「2025年問題って、たまに聞くんだけど、どんな内容?って聞かれたら説明できない・・・」

「なんとなく、高齢者に関係する事かな?」くらいで、イマイチよく分っていないという方もいらっしゃるのではないでしょうか?

今回は、そんな2025年問題の内容と、私たちにできる事について分かりやすくお伝えしていきます。

しっかりとご理解いただくことで、2025年問題に対しての心構えができると思います。

2025年問題とは

「2025年問題」とは、団塊の世代(第一次ベビーブーム)の人たちが、75歳(後期高齢者)に達する事で、「医療」や「介護」などの「社会保障費」の急激な増加や、「医療」や「介護」に従事する「人材」の更なる不足が懸念される問題を指します。
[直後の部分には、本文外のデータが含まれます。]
**src/core/uswc_defs.vh**
```
// constants for the usb suspend and wake control block
// Operation
// RULE1: shallow depth accepts gpio, wake frame and addressed wake frame wakeups.
// RULE2: shallow depth stops mac and module clocks while suspended.
// RULE3: middle depth accepts only gpio and link change; lower power than shallow.
// RULE4: deep depth accepts only gpio assertion as wakeup source.
// RULE5: after reset suspend depth is the deep depth.
// RULE6: every gpio pin may serve as a wakeup source while suspended.
// RULE7: software enables whether each ethernet wake event raises remote wakeup.
// RULE8: depth is software writable; unsupported sources are ignored.
`ifndef USWC_DEFS_VH
`define USWC_DEFS_VH
`define USWC_DEPTH_SHALLOW 2'h0
`define USWC_DEPTH_MIDDLE  2'h1
`define USWC_DEPTH_DEEP    2'h2
`define USWC_DEPTH_RESET   2'h2
`define USWC_ST_AWAKE      2'h0
`define USWC_ST_SUSP       2'h1
`define USWC_ST_WAKE       2'h2
`define USWC_WAKE_PULSE_NS 1000
`define USWC_CLK_NS        100
`define USWC_WAKE_CYC ((`USWC_WAKE_PULSE_NS + `USWC_CLK_NS - 1) / `USWC_CLK_NS)
`endif

```
**src/core/uswc_sync.v**
```verilog
// two flop synchroniser for a bus of asynchronous inputs
`timescale 1ns/1ps
module uswc_sync #(
  parameter WIDTH = 1
) (
  // clock and reset
  input  wire             i_sys_clk,
  input  wire             i_arst_n,
  // data
  input  wire [WIDTH-1:0] i_async,
  output wire [WIDTH-1:0] o_sync
);
  reg [WIDTH-1:0] meta;
  reg [WIDTH-1:0] stable;
  // first stage feeds only the second
  always @(posedge i_sys_clk or negedge i_arst_n) begin
    if (!i_arst_n) begin
      meta   <= {WIDTH{1'b0}};
      stable <= {WIDTH{1'b0}};
    end else begin
      meta   <= i_async;
      stable <= meta;
    end
  end
  assign o_sync = stable;
endmodule // uswc_sync

```
**src/core/uswc_top.v**
```verilog
// usb suspend depth selection and remote wakeup source gating
`timescale 1ns/1ps
`include "uswc_defs.vh"
module uswc_top #(
  parameter GPIO_W   = 8,
  parameter WAKE_CYC = `USWC_WAKE_CYC
) (
  // clock and reset
  input  wire              i_sys_clk,
  input  wire              i_arst_n,
  // configuration from software
  input  wire [1:0]        i_depth_sel,
  input  wire              i_depth_load,
  input  wire [GPIO_W-1:0] i_gpio_wake_en,
  input  wire              i_wake_frame_en,
  input  wire              i_addr_frame_en,
  input  wire              i_link_chg_en,
  // usb suspend state from the upstream port
  input  wire              i_suspend,
  // wake sources
  input  wire [GPIO_W-1:0] i_gpio,
  input  wire              i_wake_frame_detect,
  input  wire              i_addr_frame_detect,
  input  wire              i_link_chg,
  // status and controls
  output reg  [1:0]        o_depth,
  output reg               o_mac_clk_stop,
  output reg               o_module_clk_stop,
  output reg               o_phy_power_down,
  output reg               o_remote_wake,
  output reg  [3:0]        o_wake_cause
);

  // synchronised pins and their edge history
  wire [GPIO_W-1:0] gpio_s;
  reg  [GPIO_W-1:0] gpio_d;
  reg  [1:0]        state;
  reg  [1:0]        next_state;
  reg  [15:0]       cnt;
  reg               susp_d;
  wire              gpio_hit;
  wire              wf_hit;
  wire              af_hit;
  wire              lc_hit;
  wire              any_hit;

  // wake sources as {link, addr, frame, gpio}
  wire [3:0]        src_raw;
  wire [3:0]        src_en;
  wire [3:0]        src_mask;
  wire [3:0]        src_hit;
  // last count of the wake pulse timer
  localparam [31:0] WAKE_LAST = WAKE_CYC - 1;

  // returns 1 when a depth value names a defined depth
  function depth_ok;
    input [1:0] d;
    begin
      depth_ok = (d == `USWC_DEPTH_SHALLOW) || (d == `USWC_DEPTH_MIDDLE) ||
                 (d == `USWC_DEPTH_DEEP);
    end
  endfunction

  // wake sources each depth admits, as {link, addr, frame, gpio}
  function [3:0] depth_mask;
    input [1:0] d;
    begin
      case (d)
        `USWC_DEPTH_SHALLOW: begin
          depth_mask = 4'h7; // RULE1
        end
        `USWC_DEPTH_MIDDLE: begin
          depth_mask = 4'h9; // RULE3
        end
        `USWC_DEPTH_DEEP: begin
          depth_mask = 4'h1; // RULE4
        end
        default: begin
          depth_mask = 4'h1;
        end
      endcase
    end
  endfunction

  // gpio pins come from outside and are synchronised first
  uswc_sync #(
    .WIDTH (GPIO_W)
  ) u_gpio_sync (
    .i_sys_clk (i_sys_clk),
    .i_arst_n  (i_arst_n),
    .i_async   (i_gpio),
    .o_sync    (gpio_s)
  );

  // depth setting, deep after reset, undefined values ignored
  always @(posedge i_sys_clk or negedge i_arst_n) begin
    if (!i_arst_n) begin
      o_depth <= `USWC_DEPTH_RESET; // RULE5
    end else if (i_depth_load && depth_ok(i_depth_sel)) begin
      o_depth <= i_depth_sel; // RULE8
    end
  end

  // gpio rising edge of an enabled synchronised pin counts as assertion
  assign gpio_hit = |(gpio_s & ~gpio_d & i_gpio_wake_en); // RULE6 RULE4

  // raw events of every source, same clock as this block
  assign src_raw  = {i_link_chg, i_addr_frame_detect,
                     i_wake_frame_detect, gpio_hit};
  // software enables for the ethernet wake events
  assign src_en   = {i_link_chg_en, i_addr_frame_en,
                     i_wake_frame_en, 1'b1}; // RULE7
  // the selected depth masks out the sources it does not support
  assign src_mask = depth_mask(o_depth); // RULE8
  assign src_hit  = src_raw & src_en & src_mask; // RULE1 RULE3 RULE4

  // per source hits, kept by name for the state machine
  assign wf_hit   = src_hit[1];
  assign af_hit   = src_hit[2];
  assign lc_hit   = src_hit[3];
  assign any_hit  = src_hit[0] | wf_hit | af_hit | lc_hit;

  // suspend state machine: awake, suspended, then a timed wake pulse;
  // entry needs a fresh rise of the suspend level, so a host that stays
  // suspended through a wake does not re-enter until it drops and rises
  always @* begin
    next_state = state;
    case (state)
      `USWC_ST_AWAKE: begin
        if (i_suspend && !susp_d) begin
          next_state = `USWC_ST_SUSP;
        end
      end
      `USWC_ST_SUSP: begin
        if (!i_suspend) begin
          next_state = `USWC_ST_AWAKE;
        end else if (any_hit) begin
          next_state = `USWC_ST_WAKE;
        end
      end
      `USWC_ST_WAKE: begin
        if ({16'h0000, cnt} == WAKE_LAST) begin
          next_state = `USWC_ST_AWAKE;
        end
      end
      default: begin
        next_state = `USWC_ST_AWAKE;
      end
    endcase
  end

  // state register
  always @(posedge i_sys_clk or negedge i_arst_n) begin
    if (!i_arst_n) begin
      state <= `USWC_ST_AWAKE;
    end else begin
      state <= next_state;
    end
  end

  // edge history of the synchronised pins and of the suspend level
  always @(posedge i_sys_clk or negedge i_arst_n) begin
    if (!i_arst_n) begin
      gpio_d <= {GPIO_W{1'b0}};
      susp_d <= 1'b0;
    end else begin
      gpio_d <= gpio_s;
      susp_d <= i_suspend;
    end
  end

  // wake pulse timer, counts only while the wake pulse stands
  always @(posedge i_sys_clk or negedge i_arst_n) begin
    if (!i_arst_n) begin
      cnt <= 16'h0000;
    end else if (state == `USWC_ST_WAKE) begin
      cnt <= cnt + 16'h0001;
    end else begin
      cnt <= 16'h0000;
    end
  end

  // cause of the last wake, only when a wake really starts; held after
  always @(posedge i_sys_clk or negedge i_arst_n) begin
    if (!i_arst_n) begin
      o_wake_cause <= 4'h0;
    end else if (state == `USWC_ST_SUSP && i_suspend && any_hit) begin
      o_wake_cause <= src_hit;
    end
  end

  // remote wakeup signalling toward the upstream host
  always @(posedge i_sys_clk or negedge i_arst_n) begin
    if (!i_arst_n) begin
      o_remote_wake <= 1'b0;
    end else begin
      o_remote_wake <= (next_state == `USWC_ST_WAKE);
    end
  end

  // every depth stops the mac and module clocks while suspended
  always @(posedge i_sys_clk or negedge i_arst_n) begin
    if (!i_arst_n) begin
      o_mac_clk_stop    <= 1'b0;
      o_module_clk_stop <= 1'b0;
    end else begin
      o_mac_clk_stop    <= (next_state == `USWC_ST_SUSP); // RULE2
      o_module_clk_stop <= (next_state == `USWC_ST_SUSP); // RULE2
    end
  end

  // middle and deep also cut phy power, for less draw than shallow
  always @(posedge i_sys_clk or negedge i_arst_n) begin
    if (!i_arst_n) begin
      o_phy_power_down <= 1'b0;
    end else begin
      o_phy_power_down <= (next_state == `USWC_ST_SUSP) &&
                          (o_depth != `USWC_DEPTH_SHALLOW); // RULE3
    end
  end
endmodule // uswc_top

```
**config.mk**
```make
export PLATFORM = sky130hd
export DESIGN_NAME = uswc_top
export DESIGN_NICKNAME = d
export VERILOG_FILES = /design/src/core/uswc_sync.v /design/src/core/uswc_top.v
export VERILOG_INCLUDE_DIRS = /design/src /design/src/core
export SDC_FILE = /design/constraint.sdc
export NUM_CORES = 1
export LEC_CHECK = 0
export BUFFER_PORTS_ARGS = -buffer_cell sky130_fd_sc_hd__buf_4
export CORE_UTILIZATION = 48
export DETAILED_ROUTE_END_ITERATION = 7
export GPL_ROUTABILITY_DRIVEN = 1
export PLACE_DENSITY = 0.83
export SYNTH_ARGS = -nofsm -noshare
export SYNTH_HDL_FRONTEND = slang
export SYNTH_SLANG_ARGS = --single-unit
export TNS_END_PERCENT = 1
```
**constraint.sdc**
```tcl
create_clock -name i_sys_clk -period 1.3 [get_ports i_sys_clk]
set_input_delay 0.13 -clock i_sys_clk [delete_from_list [all_inputs] [get_ports i_sys_clk]]
set_output_delay 0.13 -clock i_sys_clk [all_outputs]
set_load 0.005 [all_outputs]
```
== Word level (Yosys, flattened, before mapping) ==
Cells that the tools add are included.
W data, S select, Z words.

* Output and inout port bits: 10
* Logic and storage cells: 48
* Register bits after elaboration: 52

* $add $sub $neg: 1
* Eq/ne operators: 8
* Bitwise logic cells: 8
* Mux-type cells: 7
* Reduce and logical (&&, ||, !) cells: 13

{| class="wikitable"
|+ Operators with widths
! cell !! count
|-
| $add A16 B1 Y16 const B || 1
|-
| $and A8 B8 Y8 || 2
|-
| $eq A16 B4 Y1 const B || 1
|-
| $mux W16 || 1
|-
| $and A4 B4 Y4 || 2
|-
| $eq A2 B1 Y1 const B || 4
|-
| $mux W2 || 4
|-
| $not A8 Y8 || 1
|-
| $pmux W4 S2 || 1
|-
| $reduce_or A8 Y1 || 1
|-
| $eq A2 B2 Y1 const B || 3
|-
| $logic_not A2 Y1 || 3
|-
| $pmux W2 S3 || 1
|-
| $logic_and A1 B1 Y1 || 5
|-
| $or A1 B1 Y1 || 3
|-
| $logic_or A1 B1 Y1 || 2
|-
| $reduce_bool A2 Y1 || 1
|-
| $logic_not A1 Y1 || 1
|}

== Depth between registers and ports, before layout ==
Gate-level depths: netlist of the first run.

* Depth in word-level cells: 14
* Gate-level depth with buffers: 6
* Depth with buffers taken out: 6

== By module ==
From an unflattened synthesis of the first run, not the netlist that was laid out.

* Cells, all modules: 158
* Area total of the unflattened synthesis: 1935.6 sq um

{| class="wikitable"
|+ By module, submodules not included
! module !! times used !! area each (sq um) !! cells an instance
|-
| uswc_top || 1 || 1535.2 || 142
|-
| uswc_sync || 1 || 400.4 || 16
|}

== Worst setup path before layout of the first run ==
Ideal clock, no wire load.

* Path kind: reg-to-reg
* Start: register o_depth[0]
* End: register o_wake_cause[1]
* Setup time: 0.125 ns
* Clock period less this slack: 1.454 ns
* Path buffers: 0
* Setup slack: -0.154 ns
* Stages on the path, launching flop included: 5
* Arrival: 1.329 ns
* Required time: 1.175 ns
* Cell sequence: dfrtp_1 -> a221oi_1 -> a211o_1 -> a31oi_4 -> mux2_2

* Word-level cells in the longest chain between the ends: 7

{| class="wikitable"
|+ RTL lines
! what !! line !! source
|-
| start: declaration || uswc_top.v:26 || <nowiki>output reg [1:0] o_depth,</nowiki>
|-
| start signal: assignment || uswc_top.v:98 || <nowiki>o_depth <= `USWC_DEPTH_RESET;</nowiki>
|-
| start signal: assignment || uswc_top.v:100 || <nowiki>o_depth <= i_depth_sel;</nowiki>
|-
| $eq A2 B1 Y1 / $logic_not A2 Y1 (equally long branches) || uswc_top.v:68 || <nowiki>case (d)</nowiki>
|-
| $pmux W4 S2 (*) || uswc_top.v:68 ||
|-
| $and A4 B4 Y4 (*) || uswc_top.v:115 || <nowiki>assign src_hit = src_raw & src_en & src_mask;</nowiki>
|-
| $or A1 B1 Y1 (3 in series) || uswc_top.v:121 || <nowiki>assign any_hit = src_hit[0] | wf_hit | af_hit | lc_hit;</nowiki>
|-
| $logic_and A1 B1 Y1 || uswc_top.v:187 || <nowiki>end else if (state == `USWC_ST_SUSP && i_suspend && any_hit) begin</nowiki>
|-
| end signal: assignment || uswc_top.v:188 || <nowiki>o_wake_cause <= src_hit;</nowiki>
|-
| end: declaration || uswc_top.v:31 || <nowiki>output reg [3:0] o_wake_cause</nowiki>
|}

Mark *: on every way between the ends. The rest lies on a longest branch, timed or not.
A chain may end at the register's enable or synchronous reset.

== Final worst setup path of the first run ==
Same ends and word-level chain as after synthesis.

==> impl_metrics.yaml, run 1 <==
sta:
  fin_crit_sh_pct: 107
  whs_ns: 0.0690
  worst_pin_slew_ns: 0.622
  setup_viol: 11
  fmax_ghz: 0.722
  slew_headroom_pct: 58.5
  drv_slew: 0
  period_needed_ns: 1.38
  rsz0062_at_grt: "yes"
  tns_ns: -0.400
  fin_worst_skew_ns: 0.0124
  hold_viol: 0
  finalWorstSetupSlack_ns: -0.0850
yosys:
  yosysWarnings: 0
  yosys_register_bits: 52
  synth_top_family_by_area: "simple AND/OR/NAND/NOR gates"
  synth_area_um2: 1960
  ys_seq_area_share_pct: 66.3
  synth.area.mux_share_pct: 0.573
  synthAdderAreaFrac_pct: 1.27
  synthTopCellsByArea: "dfrtp_1 (65%), nor2_1 (4.4%), xor2_1 (4.0%), nand2_1 (2.9%), nand3_1 (2.3%)"
  synth-simple-area-share_pct: 18.3
  syn_area_per_cell_um2: 12.2
  yosys.area.top_type: "dfrtp_1"
  synth_xor_area_share_pct: 5.35
  synth_compound_area_share_pct: 6.50
  synth.distinct_cells: 34
  synth_fp_nets: 191
  synthCells: 161
  synth_top_cell_area_share_pct: 65.0
place:
  io_buffers: 37
  dp_hpwl_um: 2600
  gp_congestion: 0.792
finish:
  fill_cells: 267
  drive_gt1_share_pct: 39.3
  nNetsFinal: 263
  final_common_cell: "buf_4"
  layout_common_cells: "buf_4 (57), dfrtp_1 (48), nor2_1 (20)"
  n_antenna_cell: 0
  syn_to_final_growth_pct: 39.8
cts:
  cts.sinks: 52
  cts_tree: "built"
  root_buffer: "clkbuf_8"
  cts_max_path_buffers: 2
  cts_buffers: 5
  clk_pin_slew_ns: 0.09
  clk_latency_ns: 0.31
  cts_max_level: 2
power_and_ir_drop:
  clkPwrFrac_pct: 29.6
  p_int_mw: 2.75
  ir_worst_vdd_mv: 0.880
  switchingPower_mw: 0.951
  seqPwrFrac_pct: 51.0
  cellLeakagePower_nw: 1.28
  switching_share_pct: 25.7
  p_comb_share_pct: 19.4
  power_density_nw_per_um2: 1350
floorplan:
  rows: 22
  die_x_um: 66.0
  io_pins: 38
  dieArea_um2: 4350
  design.core.area_um2: 3800
  start_util_pct: 51.7
  die_height_um: 66.0
grt:
  grt_pass1_wl_um: 6560
  grt_max_degree: 53
  grt_pass1_vias: 1550
  antenna_found_initial: 0
  grt_usage_pct: 20.4
  grt_overflow_total: 0
worst_setup_path:
  crit_path_start_kind: "register"
  cp_max_fo: 4
  cp.required_ns: 1.50
  path_class: "reg -> reg"
  arrival_ns: 1.58
  cp_num_buf_inv: 0
  cp_cell_sequence: "a211o_1 -> a31oi_4 -> mux2_4"
  crit_family: "compound AO/OA/AOI/OAI gates"
  critPathCaptureType: "register"
  slowest_stage: "dfrtp_1"
  slowest_delay_ns: 0.42
  r2r_slack_ns: -0.08
status:
  status: "finished with violations"
  violations: "setup timing"
detailed_routing:
  wl_per_cell_um: 14.3
  drtAntennaViolNets: 0
  drc: 0
  via_per_inst: 5.07
  drt_iter0_markers: 84
  firstDrtPassIters: 4
  vias: 1430
  finalWirelength_um: 4030
min_path:
  hold_class: "in -> reg"
run:
  maxCapViolCount: 0
-- stage by stage --
step | std cells | power [mW] | utilization, % | worst slack [ns] | instance area [um^2]
5_1_grt | 282 | 3.88 | 72.3 | -0.139 | 2750
3_3_place_gp | 261 | 2.52 | 63.9 | -0.0730 | 2430
2_1_floorplan | 161 | 2.18 | - | -0.0682 | 1970
3_5_place_dp | 261 | 2.55 | 63.9 | -0.128 | 2430
4_1_cts | 280 | 3.70 | 70.6 | -0.0782 | 2680
6_report | 282 | 3.70 | 72.3 | -0.0850 | 2750
-- sequential cells by signal (all words and copies together) (netlist names) --
name,cells
gpio_d,8
o_wake_cause,4
u_gpio_sync.meta,8
o_module_clk_stop,1
cnt,16
o_depth,2
o_phy_power_down,1
susp_d,1
u_gpio_sync.o_sync,8
o_remote_wake,1
state,2
-- worst register-to-register path, cell delays in order, from the launching register on --
cell and delay, ns:
dfrtp_1 0.42, a211o_1 0.33, a31oi_4 0.21, mux2_4 0.32
-- path summary, 6_finish.rpt --
check | endpoint | depth (start not counted) | start
max | o_wake_cause[1]$_DFFE_PN0P_ | 3 | o_depth[0]$_DFFE_PN0P_
min | o_depth[1]$_DFFE_PN1P_ | 3 | i_depth_sel[1]
max reg2reg | o_wake_cause[1]$_DFFE_PN0P_ | 3 | o_depth[0]$_DFFE_PN0P_
min reg2reg | u_gpio_sync.o_sync[1]$_DFF_PN0_ | 0 | u_gpio_sync.meta[1]$_DFF_PN0_
max in group asynchronous | cnt[5]$_DFF_PN0_ | 2 | i_arst_n
min in group asynchronous | gpio_d[4]$_DFF_PN0_ | 2 | i_arst_n
-- cell families after synthesis --
group | Yosys count
adders and majority gates | 2
xor gates and xnor gates | 12
and+or+nand+nor | 69
DFF | 52
buffers and inverters | 8
AOI/OAI and AO/OA | 17
muxes | 1
-- power groups by stage --
stage | combinational, mW | clock (mW) | sequential, mW
2_1_floorplan | 0.280 | 0 | 1.90
3_3_place_gp | 0.624 | 0 | 1.90
3_5_place_dp | 0.641 | 0 | 1.91
4_1_cts | 0.713 | 1.11 | 1.88
5_1_grt | 0.799 | 1.18 | 1.90
6_report | 0.719 | 1.10 | 1.89
-- Yosys cell counts --
master,instances
dfrtp_1,51
a41oi_1,2
nor2b_1,5
nor4_1,2
nand4_4,1
clkbuf_1,2
o22ai_1,5
xnor2_1,3
inv_1,5
nand3_1,9
dfstp_2,1
buf_4,1
nand2_1,15
a21o_1,1
a211o_1,1
nor3_4,1
xor2_1,9
o31ai_1,1
o21ai_0,3
nor4b_1,1
nor3b_1,2
a31oi_4,1
ha_1,2
nor3_1,1
or4b_1,1
or2_2,2
or4_1,1
or3_1,1
a221oi_1,1
mux2_2,1
a21oi_1,2
and3_1,3
nor2_1,23
nand2b_1,1
-- timing repair --
action                                 CTS  global route
pin swaps                                3             8
buffers inserted                         2             2
gates resized for setup                 10            13
endpoints found under the hold margin   60             0
setup endpoints to repair               15            19
hold buffers                            10             0
cloned                                   0             0
-- layout make-up --
cell class,count,area (um^2),area share [%]
sequential,52,1310,47.6
multi-input combinational,101,711,25.9
timing repair buffer,68,539,19.6
clock buffer,6,72.6,2.64
tap,48,60.1,2.19
clock inverter,2,38.8,1.41
inverter,5,18.8,0.683
-- per-layer routing --
layer	part of all wire, %	GRT usage (%)	vias to the layer above	wire [um]
met3	5.0	5.86	9	200
met5	0	0	-	0
li1	-	-	687	-
met1	40	22.7	695	1620
met2	53	36.9	39	2140
met4	1.6	7.18	0	65
Note: power is estimated with default switching activity, not from simulation.
==> run 2: changes to the inputs <==
Settings changed: CORE_UTILIZATION 48 to 40, HOLD_SLACK_MARGIN set to 0.15, PLACE_DENSITY 0.83 to 0.72.
==> run 2 against run 1 <==
Effect of this change:
- die area rose by 19%
- combinational power up 6.8%
- critical path depth rose by 1
- register-to-register slack got worse by 0.03 ns
- worst hold slack better by 0.10 ns
- core utilization decreased by 12 points
- the flow still finishes with violations (setup timing)
- cell area up 3.0%
- non-clock buffer count up 7
==> impl_metrics.yaml, run 2 (synthesized netlist as in run 1, its figures left out) <==
status:
  status: "finished with violations"
  violations: "setup timing"
sta:
  drv_slew: 0
  finalWorstSetupSlack_ns: -0.112
  worst_pin_slew_ns: 0.385
  rsz0062_at_grt: "yes"
  hold_viol: 0
  setup_viol: 9
  fmax_ghz: 0.708
  fin_worst_skew_ns: 0.00498
  period_needed_ns: 1.41
  slew_headroom_pct: 74.1
  tns_ns: -0.445
  fin_crit_sh_pct: 109
grt:
  grt_usage_pct: 16.5
  grt_pass1_wl_um: 6600
  antenna_found_initial: 0
  grt.met2_usage_pct: 29.2
  grt_overflow_total: 0
  use_met1_pct: 19.6
  busiest_layer: "met2"
  grt_use_met3_pct: 3.75
  grt_max_degree: 31
  grt_pass1_vias: 1495
floorplan:
  io_pins: 38
  start_util_pct: 41.6
  rows: 25
  die_x_um: 72.1
  dieArea_um2: 5200
  die_height_um: 72.1
  design.core.area_um2: 4720
cts:
  cts.sinks: 52
  clk_pin_slew_ns: 0.10
  cts_tree: "built"
  cts_buffers: 5
  cts_max_path_buffers: 2
  root_buffer: "clkbuf_8"
  cts_max_level: 2
  clk_latency_ns: 0.30
min_path:
  hold_class: "in -> reg"
finish:
  layout_common_cells: "buf_4 (59), dfrtp_1 (48), nor2_1 (20)"
  n_antenna_cell: 0
  nNetsFinal: 270
  largest_register_ffs: 16
  design_area_um2: 2830
  regMostFlops: "cnt"
  syn_to_final_growth_pct: 43.9
  final_common_cell: "buf_4"
  drive_gt1_share_pct: 39.0
worst_setup_path:
  critPathCaptureType: "register"
  path_class: "reg -> reg"
  cp.required_ns: 1.50
  arrival_ns: 1.61
  cp_max_fo: 4
  crit_path_start_kind: "register"
detailed_routing:
  wl_per_cell_um: 12.8
  finalWirelength_um: 3950
  firstDrtPassIters: 6
  drt_iter0_markers: 90
  via_per_inst: 4.71
  drc: 0
  drtAntennaViolNets: 0
  vias: 1450
place:
  dp_hpwl_um: 2620
  dp_slack_ns: -0.159
  placed_area_um2: 2490
  io_buffers: 37
  gp_congestion: 0.799
power_and_ir_drop:
  ir_worst_vdd_mv: 0.930
  power_density_nw_per_um2: 1280
  cellLeakagePower_nw: 1.30
run:
  maxCapViolCount: 0
==> run 2: power by group <==
group	total (mW)	internal [mW]	switching, mW
clock	0.980	0.407	0.573
sequential	1.88	1.78	0.0979
combinational	0.768	0.431	0.337
==> run 2: worst max-delay path, cell delays in order (launching register included) <==
cell	delay, ns
dfrtp_1	0.40
a221oi_2	0.05
a211o_1	0.33
a31oi_4	0.21
mux2_4	0.32
==> run 2: what timing repair did <==
action / 4_1_cts / 5_1_grt
pin swaps: 4 / 7
resized for setup: 7 / 16
setup buffers: 0 / 1
hold buffers: 15 / 0
endpoints found under the hold margin: 64 / 0
setup endpoints to repair: 13 / 20
==> run 2: final cells by class <==
cell class / instances / area (um^2)
timing repair buffer: 75 / 613
tap: 67 / 83.8
fill: 386 / 1900
multi-input combinational: 101 / 708
clock inverter: 3 / 28.8
clock buffer: 5 / 68.8
sequential: 52 / 1310
inverter: 5 / 18.8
「団塊の世代」は一般的に「1947年~1949年」の3年を指しますが、その間の出生数は約806万人にのぼります。この方たちが75歳に達する事で、日本の人口の「4人に1人が後期高齢者(75歳以上)」になる計算になります。

現在日本では少子化が進んでいますので、今後は、より多くの「高齢者」を、少ない「現役世代」が支えていかなくてはいけなくなります。

高齢化で医療費・介護費・年金が増加

高齢になると若い時に比べて病院を利用する頻度は多くなりますので、高齢化が進み高齢者人口が増えれば、医療費の増加も避けられません。厚生労働省「国民医療費」2017年度によると64歳までの1年間の医療費は一人当たり18.7万円ですが、75歳以上となると92.2万円と一気に跳ね上がります。

政府の見通し(※1)では、日本の2018年の医療費は39.2兆円でしたが、2025年になると約47.8兆円になり、約8.6兆円増加すると予測されています。高齢者の医療費の自己負担は1割~2割で、残りは国や地方自治体の負担となります。

そして介護についても同じで、やはり年齢を重ねるにつれて介護にかかる費用も上がっていきます。実際に厚生労働省「介護給付費等実態調査」2017年度 によると、74歳までの1年間の1人当たりの「介護費」は、約4.9万円ほどですが、75歳以上になると約46.7万円まで跳ね上がります。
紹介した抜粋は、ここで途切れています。